The Contra affair involved the Reagan administration’s illegal transfer of arms to Iran in exchange for money and the release of hostages held by Hezbollah in Lebanon (sound familiar?). After that, the Reagan White House used the money to support right-wing Contra rebels fighting the left-wing government of Nicaragua. Other targets of Conal’s work include George H.W. Bush in It Can’t Happen Here, the Supreme Court in Freedom From Choice, and the disgraced tele-evangelists Jim and Tammy Faye Bakker in False Profit.

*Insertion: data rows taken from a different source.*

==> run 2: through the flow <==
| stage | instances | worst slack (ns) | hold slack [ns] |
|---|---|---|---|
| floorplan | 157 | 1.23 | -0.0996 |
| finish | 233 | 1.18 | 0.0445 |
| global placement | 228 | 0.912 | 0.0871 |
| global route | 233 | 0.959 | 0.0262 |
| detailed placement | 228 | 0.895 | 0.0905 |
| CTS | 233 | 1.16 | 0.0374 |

Mike Kelley, Infinite Expansion, 1983, six parts superimposed, acrylic on canvas. The Broad Art Foundation © Mike Kelley Foundation for the Arts, all rights reserved / Licensed by VAGA at Artists Rights Society, New York.
Mike Kelley, Infinite Expansion, 1983, six parts superimposed, acrylic on canvas. The Broad Art Foundation © Mike Kelley Foundation for the Arts, all rights reserved / Licensed by VAGA at Artists Rights Society, New York. Installation photo by Joshua White/JWPictures.com, courtesy of the Broad.

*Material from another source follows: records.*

[config.mk]
export PLATFORM = sky130hd
export DESIGN_NAME = host_stat_irq
export DESIGN_NICKNAME = d
export VERILOG_FILES = /design/src/rtl/hsi_pkg.sv /design/src/rtl/hsi_sticky.sv /design/src/rtl/hsi_word.sv /design/src/rtl/hsi_irq.sv /design/src/rtl/host_stat_irq.sv
export SDC_FILE = /design/constraint.sdc
export NUM_CORES = 1
export LEC_CHECK = 0
export BUFFER_PORTS_ARGS = -buffer_cell sky130_fd_sc_hd__buf_2
export CAP_MARGIN = 0
export CORE_MARGIN = 3
export CORE_UTILIZATION = 43
export DETAILED_ROUTE_END_ITERATION = 8
export GPL_TIMING_DRIVEN = 0
export PLACE_DENSITY_LB_ADDON = 0.08
export REMOVE_ABC_BUFFERS = 1
export SYNTH_ARGS = -nofsm -noshare
export SYNTH_HDL_FRONTEND = slang
export SYNTH_SLANG_ARGS = --single-unit
export TNS_END_PERCENT = 1
[constraint.sdc]
create_clock -name clk_i -period 1.8 [get_ports clk_i]
set_input_delay 0.09 -clock clk_i [delete_from_list [all_inputs] [get_ports clk_i]]
set_output_delay 0.09 -clock clk_i [all_outputs]
set_load 0.01 [all_outputs]
[src/rtl/hsi_pkg.sv]
package hsi_pkg;
  localparam int unsigned HOSTS = 2;

  typedef enum logic {
    SIDE_A = 1'b0,
    SIDE_B = 1'b1
  } side_e;

  // big-endian status numbering -> vector index
  function automatic int unsigned sidx(input int unsigned n, input int unsigned w);
    return w - 1 - n;
  endfunction
endpackage

[src/rtl/hsi_sticky.sv]
module hsi_sticky (
  input  logic clk_i,
  input  logic rst_ni,
  input  logic set_i,
  input  logic clr_i,
  output logic q_o
);
  always_ff @(posedge clk_i or negedge rst_ni) begin
    if (!rst_ni)    q_o <= 1'b0;
    else if (clr_i) q_o <= 1'b0;  // clear wins
    else if (set_i) q_o <= 1'b1;
  end
endmodule

[src/rtl/hsi_word.sv]
module hsi_word
  import hsi_pkg::*;
#(
  parameter int unsigned SW   = 16,
  parameter bit          SIDE = 1'b0
) (
  input  logic          conn_i,
  input  logic          manual_i,
  input  logic          oth_tmo_i,
  input  logic          oth_rsv_i,
  input  logic          wd_run_i,
  input  logic          own_tmo_i,
  input  logic          ipl_blk_i,
  output logic [SW-1:0] word_o
);
  localparam int unsigned I_CONN = sidx(0, SW);
  localparam int unsigned I_MAN  = sidx(1, SW);
  localparam int unsigned I_OTMO = sidx(2, SW);
  localparam int unsigned I_ORSV = sidx(3, SW);
  localparam int unsigned I_RUN  = sidx(4, SW);
  localparam int unsigned I_TMO  = sidx(5, SW);
  localparam int unsigned I_IPL  = sidx(10, SW);
  localparam int unsigned I_SIDE = sidx(11, SW);

  always_comb begin
    word_o         = '0;
    word_o[I_CONN] = conn_i;
    word_o[I_MAN]  = manual_i;
    word_o[I_OTMO] = oth_tmo_i & ~manual_i;
    word_o[I_ORSV] = oth_rsv_i & ~manual_i;
    word_o[I_RUN]  = wd_run_i;
    word_o[I_TMO]  = own_tmo_i;
    word_o[I_IPL]  = ipl_blk_i;
    word_o[I_SIDE] = SIDE;
  end
endmodule

[src/rtl/hsi_irq.sv]
module hsi_irq #(
  parameter int unsigned DW = 16,
  parameter int unsigned LW = 4,
  parameter int unsigned SW = 16
) (
  input  logic          clk_i,
  input  logic          rst_ni,
  input  logic          prep_we_i,
  input  logic [DW-1:0] prep_data_i,
  input  logic          prep_clr_i,
  input  logic          set_i,
  input  logic          clr_i,
  input  logic          rd_stb_i,
  input  logic [SW-1:0] word_i,
  output logic          irq_o,
  output logic [LW-1:0] lvl_o,
  output logic          pend_o,
  output logic          rd_vld_o,
  output logic          rd_busy_o,
  output logic [SW-1:0] rd_word_o
);
  localparam int unsigned EN_POS  = 0;
  localparam int unsigned LVL_LSB = EN_POS + 1;

  logic en_q;

  always_ff @(posedge clk_i or negedge rst_ni) begin
    if (!rst_ni) begin
      en_q  <= 1'b0;
      lvl_o <= '0;
    end else if (prep_clr_i) begin
      en_q  <= 1'b0;
      lvl_o <= '0;
    end else if (prep_we_i) begin
      en_q  <= prep_data_i[EN_POS];
      lvl_o <= prep_data_i[LVL_LSB +: LW];
    end
  end

  always_ff @(posedge clk_i or negedge rst_ni) begin
    if (!rst_ni)    pend_o <= 1'b0;
    else if (set_i) pend_o <= 1'b1;  // set wins
    else if (clr_i) pend_o <= 1'b0;
  end

  always_ff @(posedge clk_i or negedge rst_ni) begin
    if (!rst_ni) begin
      rd_vld_o  <= 1'b0;
      rd_busy_o <= 1'b0;
      rd_word_o <= '0;
    end else begin
      rd_vld_o  <= rd_stb_i & ~pend_o;
      rd_busy_o <= rd_stb_i & pend_o;
      if (rd_stb_i && !pend_o) rd_word_o <= word_i;
    end
  end

  assign irq_o = pend_o & en_q;
endmodule

[src/rtl/host_stat_irq.sv]
module host_stat_irq
  import hsi_pkg::*;
#(
  parameter int unsigned DW = 16,
  parameter int unsigned SW = 16,
  parameter int unsigned LW = 4
) (
  input  logic                     clk_i,
  input  logic                     rst_ni,
  input  logic                     owner_i,
  input  logic                     manual_i,
  input  logic                     wd_run_i,
  input  logic                     tmo_i,
  input  logic                     warn_i,
  input  logic                     console_clr_i,
  input  logic [HOSTS-1:0]         ipl_blk_i,
  input  logic [HOSTS-1:0]         sys_rst_i,
  input  logic [HOSTS-1:0]         dev_clr_i,
  input  logic [HOSTS-1:0]         rnc_i,
  input  logic [HOSTS-1:0]         reserve_i,
  input  logic [HOSTS-1:0]         prep_we_i,
  input  logic [HOSTS-1:0][DW-1:0] prep_data_i,
  input  logic [HOSTS-1:0]         ack_i,
  input  logic [HOSTS-1:0]         rd_stb_i,
  output logic [HOSTS-1:0][SW-1:0] status_o,
  output logic [HOSTS-1:0]         irq_o,
  output logic [HOSTS-1:0][LW-1:0] irq_lvl_o,
  output logic [HOSTS-1:0]         pend_o,
  output logic [HOSTS-1:0]         rd_vld_o,
  output logic [HOSTS-1:0]         rd_busy_o,
  output logic [HOSTS-1:0][SW-1:0] rd_word_o
);
  logic [HOSTS-1:0] rsv_q, tmo_q;

  for (genvar h = 0; h < HOSTS; h++) begin : g_host
    localparam int unsigned O = HOSTS - 1 - h;
    logic is_owner;
    assign is_owner = (owner_i == 1'(h));

    hsi_sticky u_rsv (
      .clk_i (clk_i),
      .rst_ni(rst_ni),
      .set_i (reserve_i[h]),
      .clr_i (sys_rst_i[h] | dev_clr_i[h] | rnc_i[h] | console_clr_i),
      .q_o   (rsv_q[h])
    );

    hsi_sticky u_tmo (
      .clk_i (clk_i),
      .rst_ni(rst_ni),
      .set_i (tmo_i & is_owner),
      .clr_i (sys_rst_i[h] | console_clr_i),
      .q_o   (tmo_q[h])
    );

    hsi_word #(.SW(SW), .SIDE(1'(h))) u_word (
      .conn_i   (is_owner),
      .manual_i (manual_i),
      .oth_tmo_i(tmo_q[O]),
      .oth_rsv_i(rsv_q[O]),
      .wd_run_i (wd_run_i),
      .own_tmo_i(tmo_q[h]),
      .ipl_blk_i(ipl_blk_i[h]),
      .word_o   (status_o[h])
    );

    hsi_irq #(.DW(DW), .LW(LW), .SW(SW)) u_irq (
      .clk_i      (clk_i),
      .rst_ni     (rst_ni),
      .prep_we_i  (prep_we_i[h]),
      .prep_data_i(prep_data_i[h]),
      .prep_clr_i (sys_rst_i[h]),
      .set_i      (reserve_i[O] | tmo_i | (warn_i & is_owner)),
      .clr_i      (ack_i[h] | dev_clr_i[h] | sys_rst_i[h]),
      .rd_stb_i   (rd_stb_i[h]),
      .word_i     (status_o[h]),
      .irq_o      (irq_o[h]),
      .lvl_o      (irq_lvl_o[h]),
      .pend_o     (pend_o[h]),
      .rd_vld_o   (rd_vld_o[h]),
      .rd_busy_o  (rd_busy_o[h]),
      .rd_word_o  (rd_word_o[h])
    );
  end
endmodule

# --- Word level (Yosys, flattened, before mapping) ---
# Cells that the tools add are included.
totals:
  register_bits: 35
classes:
  bitwise: 34
  reduce_logical: 12
  muxes: 20
ops:
  columns: ["operator", "n"]
  rows:
  - ["$mux 1", 16]
  - ["$mux 4", 4]
  - ["$or 1x1->1", 16]
  - ["$reduce_bool 2->1", 8]
  - ["$and 1x1->1", 14]
  - ["$not 1->1", 4]
  - ["$logic_and 1x1->1", 2]
  - ["$logic_not 1->1", 2]

# --- Logic depth before layout (Yosys ltp) ---
# Gate-level depths: netlist (run 1).
logic_depth:
  depth_word: 4
  mapped_depth: 3
  mapped_depth_nobuf: 3

# --- Hierarchy ---
# A second synthesis (run 1) with hierarchy kept.
hier_totals:
  cells_unflattened: 170
  hier_area_um2: 2367.3
by_module_without_submodules:
  columns: ["module", "cells_each", "instances", "area_each_um2"]
  rows:
  - ["hsi_irq", 58, 2, 953.4]
  - ["hsi_sticky", 2, 4, 35.0]
  - ["hsi_word (g_host[1].u_word)", 18, 1, 125.1]
  - ["hsi_word (g_host[0].u_word)", 17, 1, 121.4]
  - ["host_stat_irq", 11, 1, 73.8]

# --- Worst setup path after synthesis (run 1) ---
# Ideal clock, no wire load.
synth_timing:
  path_kind: "register to register"
  startpoint: "reg g_host[1].u_irq.pend_o"
  endpoint: "reg g_host[1].u_irq.rd_word_o[10]"
  path_stages_with_launch: 4
  t_arrival_ps: 947
  path_buffers: 1
  slack_ps: 727
  t_required_ps: 1675
  cell_sequence: "dfrtp_1 -> nor2b_2 -> buf_6 -> mux2_4"
synth_between:
  elab_chain_len: 2
synth_rtl:
  columns: ["element", "line", "text"]
  rows:
  - ["start: declaration", "hsi_irq.sv:17", "output logic pend_o,"]
  - ["start signal: assignment", "hsi_irq.sv:41", "if (!rst_ni) pend_o <= 1'b0;"]
  - ["start signal: assignment", "hsi_irq.sv:42", "else if (set_i) pend_o <= 1'b1;"]
  - ["start signal: assignment", "hsi_irq.sv:43", "else if (clr_i) pend_o <= 1'b0;"]
  - ["$logic_not 1->1", "hsi_irq.sv:54", "if (rd_stb_i && !pend_o) rd_word_o <= word_i;"]
  - ["$logic_and 1x1->1", "hsi_irq.sv:54", null]
  - ["end signal: assignment", "hsi_irq.sv:54", null]
  - ["end: declaration", "hsi_irq.sv:20", "output logic [SW-1:0] rd_word_o"]
# No other way between the ends.
# A chain may end at the register's enable or synchronous reset.

# --- Final worst setup path (run 1) ---
layout_timing:
  startpoint: "in console_clr_i"
  endpoint: "reg g_host[0].u_rsv.q_o"
layout_between:
  elab_chain_len: 2
  word_cells_on_any_way: 3
  cone_classes: "mux: 1; bitwise: 1; reduce/logical: 1"
layout_rtl:
  columns: ["element", "line", "text"]
  rows:
  - ["start: declaration", "host_stat_irq.sv:15", "input logic console_clr_i,"]
  - ["$or 1x1->1 *", "host_stat_irq.sv:44", ".clr_i (sys_rst_i[h] | dev_clr_i[h] | rnc_i[h] | console_clr_i),"]
  - ["$mux 1 / $reduce_bool 2->1 (equally long branches)", null, null]
  - ["end signal: assignment", "hsi_sticky.sv:9", "if (!rst_ni) q_o <= 1'b0;"]
  - ["end signal: assignment", "hsi_sticky.sv:10", "else if (clr_i) q_o <= 1'b0;"]
  - ["end signal: assignment", "hsi_sticky.sv:11", "else if (set_i) q_o <= 1'b1;"]
  - ["end: declaration", "hsi_sticky.sv:6", "output logic q_o"]
# Mark *: on every way between the ends. The rest lies on a longest branch, timed or not.

==> results_tabular.tex, run 1 <==
\begin{tabular}{lr}
\hline
Metric & Value \\
\hline
\multicolumn{2}{l}{\textbf{Outcome}} \\
Status & finished clean \\
\multicolumn{2}{l}{\textbf{Power}} \\
Worst vdd ir & 0.000359 V \\
Power density over the cells & 824 nW/um\^{}2 \\
Combinational group share of total power & 20.1\% \\
Leakage Power & 1.20 nW \\
Internal Power & 1.28 mW \\
Overall Power & 1.75 mW \\
Sw frac & 26.6\% \\
Power dissipated by switching net loads & 0.466 mW \\
Relative contribution of the clock network to total power & 28.8\% \\
Sequential cell fraction of total power & 51.2\% \\
\multicolumn{2}{l}{\textbf{Floorplan}} \\
Floorplan Core Area & 4060 sq um \\
Y dimension of the die & 71.4 microns \\
Die Area & 5090 sq um \\
Placement Rows & 23 \\
Width of the chip & 71.4 microns \\
Count of pins on the block boundary & 136 \\
Starting utilization of the core area & 45.3\% \\
\multicolumn{2}{l}{\textbf{Worst setup path}} \\
Depth of the worst register-to-register path & 2 \\
Worst setup path class & in2reg \\
Register-to-Register Setup Slack & 0.42 ns \\
Worst path required time & 2.01 ns \\
Critical Path Sink Type & flop \\
Worst path arrival time & 1.77 ns \\
Launch point of the worst reg-to-reg path & g\_host[1].u\_irq.pend\_o\$\_DFFE\_PN0P\_ \\
Sort of element at the start of the critical path & input pin \\
Slowest cell on crit path & sky130\_fd\_sc\_hd\_\_dlygate4sd3\_1 \\
Delay of the slowest cell on the worst path & 0.56 ns \\
RR Endpoint & g\_host[1].u\_irq.rd\_word\_o[11]\$\_DFFE\_PN0P\_ \\
Critical path cell sequence & dlygate4sd3\_1 -> buf\_2 -> or2\_1 -> nor4\_2 -> dlygate4sd3\_1 \\
Cell seen most often among critical-path stages & sky130\_fd\_sc\_hd\_\_dlygate4sd3\_1 \\
Largest driver fanout on the critical path & 3 \\
\multicolumn{2}{l}{\textbf{Timing}} \\
Slew of the pin with the lowest slew margin & 0.774 ns \\
Setup TNS after final layout & 0 ns \\
Unrepaired setup endpoints after global routing & no \\
Clock Skews & 0.00538 ns \\
Worst rel slew slack & 48.4\% \\
Worst-case setup margin in the final layout & 0.243 ns \\
Time the worst path needs with I/O delays and setup & 1.56 ns \\
Final hold viol count & 0 \\
Slew Limit Fails & 0 \\
Final cycle utilization of the critical path & 86.5\% \\
Final hold slack & 0.0449 ns \\
Max Clk Rate & 642 MHz \\
Number of failing setup endpoints in the final timing report & 0 \\
\multicolumn{2}{l}{\textbf{Synth}} \\
Distinct cells, synth & 30 \\
EDFF count, synth & 0 \\
Post-synthesis compound-gate area fraction & 2.45\% \\
Proportion of register bits with asynchronous set or reset after synthesis & 100\% \\
Prevailing post-synth register cell & sky130\_fd\_sc\_hd\_\_dfrtp\_1 \\
Adder-Cell Fraction of Synth Area & 0\% \\
Fraction of synthesized cell area taken by the top area cell type & 47.7\% \\
Synthesized netlist cell count & 156 \\
Xor and xnor fraction of the mapped netlist area & 0\% \\
Synthesized area per cell & 11.8 sq um \\
Post-synthesis sequential area ratio & 47.7\% \\
Seq cells post-synth & 35 \\
Combinational family with the most area after synthesis & buffers and inverters \\
Area leader, netlist & sky130\_fd\_sc\_hd\_\_dfrtp\_1 \\
Yosys Warn Count & 0 \\
Basic-gate share of the synthesized area counting and, or, nand and nor cells & 9.33\% \\
Cell types occupying the most area after synthesis & sky130\_fd\_sc\_hd\_\_dfrtp\_1 48\%, sky130\_fd\_sc\_hd\_\_buf\_4 22\%, sky130\_fd\_sc\_hd\_\_mux2\_4 8.2\%, sky130\_fd\_sc\_hd\_\_mux2i\_1 5.4\%, sky130\_fd\_sc\_hd\_\_mux2\_2 2.5\% \\
Post-Synthesis Cell Area & 1840 sq um \\
Multiplexer fraction of the synthesized cell area & 16.1\% \\
\multicolumn{2}{l}{\textbf{Final layout}} \\
Signed area change from the synthesized netlist to the final layout & 15.5\% \\
Area used by multi-input combinational logic & 643 sq um \\
Fillcell total & 385 \\
Area occupied by registers & 876 sq um \\
Post-route design area & 2120 sq um \\
Final design utilization & 52.3\% \\
Layout cells sized above 1 & 46.8\% \\
Cell Count, Final, Fillers Out & 272 \\
Antenna Diode Count & 0 \\
Nets & 279 \\
\multicolumn{2}{l}{\textbf{Clocking}} \\
Count of H-tree levels built during CTS & 2 \\
Skew-Pair Late Insertion Delay & 0.28 ns \\
PostCTS Resize Cnt & 0 \\
Number of sinks handled by clock tree synthesis & 35 \\
Clock buffers created by TritonCTS & 5 \\
Root Buffer Master & sky130\_fd\_sc\_hd\_\_clkbuf\_8 \\
Clock-pin slew on the worst setup and hold paths & 0.07 ns \\
Buffers inserted by post-CTS timing repair & 0 \\
Max Root-Sink Buffers & 2 \\
TritonCTS clock tree & done \\
\multicolumn{2}{l}{\textbf{Detailed routing}} \\
Initial DRC Count & 20 \\
Detailed-router iteration count before antenna repair & 2 \\
Avg Vias per Cell & 4.38 \\
Average wire per standard cell & 13.2 microns \\
Routed metal-1 wire length & 1500 microns \\
Topmost layer with routed signal wires & met4 \\
Number of remaining DRC errors & 0 \\
Total vias in the final route & 1190 \\
Number of nets still failing antenna checks after routing & 0 \\
Wire length on met3 & 386 microns \\
Total detailed-routing wirelength & 3600 microns \\
Detail Route met2 WL & 1670 microns \\
\multicolumn{2}{l}{\textbf{Min path}} \\
Critical hold path startpoint & rd\_stb\_i[1] \\
Tightest Hold Check Type & in2reg \\
Hold Path Stages & 2 \\
Hold Path End & g\_host[1].u\_irq.rd\_busy\_o\$\_DFF\_PN0\_ \\
\multicolumn{2}{l}{\textbf{Place}} \\
DP Area & 1990 sq um \\
Count of input and output buffers & 78 \\
Placed Cells incl. Taps & 260 \\
Pre-CTS setup slack & 0.413 ns \\
Final HPWL DP & 2810 microns \\
Final GP Congestion & 0.758 \\
\multicolumn{2}{l}{\textbf{GRT}} \\
Initial antenna violation count & 0 \\
Pin count of the biggest net entering global routing & 36 \\
Overall fraction of global-route tracks in use & 15.2\% \\
Global-route wire length before repair & 5850 microns \\
Leftover overflow at the end of global routing & 0 \\
Via count of the first global-routing pass & 1201 \\
\multicolumn{2}{l}{\textbf{Run}} \\
Max-Cap Viols & 0 \\
\hline
\end{tabular}
## power groups by stage
stage	logic (mW)	registers, mW	clock network, mW
2_1_floorplan	0.140	0.940	0
6_report	0.351	0.895	0.503
3_3_place_gp	0.340	0.906	0
4_1_cts	0.353	0.895	0.524
3_5_place_dp	0.346	0.909	0
5_1_grt	0.383	0.904	0.567
## sequential cells by signal, summed over array words and instances (netlist names)
register,flops
g_host.u_irq.rd_word_o,15
g_host.u_tmo.q_o,2
g_host.u_irq.rd_vld_o,2
g_host.u_rsv.q_o,2
g_host.u_irq.lvl_o,8
g_host.u_irq.rd_busy_o,2
g_host.u_irq.en_q,2
g_host.u_irq.pend_o,2
## placed cells by master, fill, tap and decap left out, types with 2 or more instances in the layout
cell type	count
sky130_fd_sc_hd__a21oi_1	2
sky130_fd_sc_hd__and2_1	3
sky130_fd_sc_hd__buf_2	78
sky130_fd_sc_hd__clkbuf_8	5
sky130_fd_sc_hd__conb_1	35
sky130_fd_sc_hd__dfrtp_1	35
sky130_fd_sc_hd__dlygate4sd3_1	6
sky130_fd_sc_hd__inv_1	3
sky130_fd_sc_hd__mux2_2	4
sky130_fd_sc_hd__mux2_4	10
sky130_fd_sc_hd__mux2i_1	10
sky130_fd_sc_hd__nor2_1	11
sky130_fd_sc_hd__nor2b_1	2
## cells in the mapped netlist (2+ instances only)
| cell type | number |
|---|---|
| sky130_fd_sc_hd__mux2_4 | 10 |
| sky130_fd_sc_hd__nor2b_1 | 2 |
| sky130_fd_sc_hd__mux2_2 | 4 |
| sky130_fd_sc_hd__dfrtp_1 | 35 |
| sky130_fd_sc_hd__inv_1 | 3 |
| sky130_fd_sc_hd__buf_2 | 3 |
| sky130_fd_sc_hd__mux2i_1 | 10 |
| sky130_fd_sc_hd__a21oi_1 | 2 |
| sky130_fd_sc_hd__conb_1 | 2 |
| sky130_fd_sc_hd__buf_4 | 53 |
| sky130_fd_sc_hd__and2_1 | 3 |
| sky130_fd_sc_hd__nor2_1 | 11 |
## routing by layer
metal / up-vias / global-route usage, %
met2: 81 / 23.2
met1: 556 / 19.0
met4: 0 / 6.89
met3: 4 / 5.89
li1: 549 / -
met5: - / 0
## worst max-delay path, delay by kind of cell
kind,cells,cell delay (ns)
buffers and inverters,3,1.23
AND/OR/NAND/NOR,2,0.44
## cells by family (layout without fill, tap and decap cells)
kind of cell / count (synthesis) / in the layout
AO/OA/AOI/OAI: 6 / 6
other: 2 / 35
AND/OR/NAND/NOR: 28 / 28
multiplexers: 24 / 24
buffers and inverters: 61 / 94
flip-flops: 35 / 35
## layout make-up
type | instances | share of cell area [%]
inverters | 4 | 0.825
well taps | 50 | 2.95
flip-flops and latches | 35 | 41.3
clock buffers | 6 | 3.42
repair buffers | 84 | 21.2
multi-input cells | 93 | 30.3
## how the worst max path moves through the flow
stage                                             startpoint                                         to  slack [ns]
after floorplan           g_host[1].u_irq.pend_o$_DFFE_PN0P_  g_host[1].u_irq.rd_word_o[10]$_DFFE_PN0P_        0.52
after CTS                 g_host[1].u_irq.pend_o$_DFFE_PN0P_  g_host[1].u_irq.rd_word_o[11]$_DFFE_PN0P_        0.40
after detailed placement  g_host[1].u_irq.pend_o$_DFFE_PN0P_  g_host[1].u_irq.rd_word_o[13]$_DFFE_PN0P_        0.41
final                                          console_clr_i            g_host[0].u_rsv.q_o$_DFFE_PN0P_        0.24
after global routing                           console_clr_i            g_host[0].u_rsv.q_o$_DFFE_PN0P_        0.22
after global placement    g_host[1].u_irq.pend_o$_DFFE_PN0P_   g_host[1].u_irq.rd_word_o[5]$_DFFE_PN0P_        0.43
## what timing repair did
item / in CTS / in global routing
endpoints found under the hold margin: 37 / 1
endpoints found under the setup margin: 0 / 0
hold buffers: 5 / 1
(Power assumes the default switching activity.)
==> run 2: changes to the inputs <==
--- a/config.mk
+++ b/config.mk
@@ -5,10 +5,11 @@
 export SDC_FILE = /design/constraint.sdc
 export NUM_CORES = 1
 export LEC_CHECK = 0
+export ABC_AREA = 1
 export BUFFER_PORTS_ARGS = -buffer_cell sky130_fd_sc_hd__buf_2
 export CAP_MARGIN = 0
 export CORE_MARGIN = 3
-export CORE_UTILIZATION = 43
+export CORE_UTILIZATION = 44
 export DETAILED_ROUTE_END_ITERATION = 8
 export GPL_TIMING_DRIVEN = 0
 export PLACE_DENSITY_LB_ADDON = 0.08
==> run 2 against run 1 <==
  * Utilization grew 0.39 points
  * Worst setup slack gained 0.41 ns
  * Area after synthesis grew 4.5%
  * Clock skew grew 0.00071 ns
  * Sequential power is essentially flat
  * Non-clock buffer count shrank 5
  * Largest cell class unchanged
  * Largest power group unchanged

Amid all this Pop art and photorealism, Mike Kelley’s Infinite Expansion of 1983 is close to pure abstraction. Six square pieces of paper, each smaller than the one underneath and exactly centered on the same point, show an explosion of ribbon-like black streaks extending out to the edge of the painting. The meticulously crafted image evokes a number of ideas, ranging from the ordinary (a stone tossed into still water) to the profound (the universe a split-second after the Big Bang). Whatever it means, it’s a mesmerizing image.

Desire, Knowledge, and Hope (With Smog) runs through April 7, 2024, at the Broad Museum, 221 South Grand Avenue, Los Angeles.

More L.A. Art

For those who can’t get enough of these L.A. artists, just walk across the street to the Museum of Contemporary Art, which has mounted an excellent survey of the same era in Mapping an Art World: Los Angeles in the 1970s-80s. The show includes several of the same artists at the Broad – Ruscha, Baldessari, Kelley – as well as others such as the sculptors Robert Irwin and Claes Oldenberg and the photographers Judy Fiskin, Anthony Hernandez, and James Welling.

And there’s still more: Made in L.A.: Acts of Living at the Hammer Museum in Westwood surveys recent Southern California art, featuring more than 250 works by 39 artists. It’s the latest edition of the museum’s biennial surveys of L.A. art.

Mapping an Art World: Los Angeles in the 1970s-80s runs through March 10, 2024, at the Museum of Contemporary Art, 250 South Grand Avenue, Los Angeles. Made in L.A. 2023: Acts of Living runs through December 31 at the Hammer Museum, 10899 Wilshire Boulevard at Westwood Boulevard.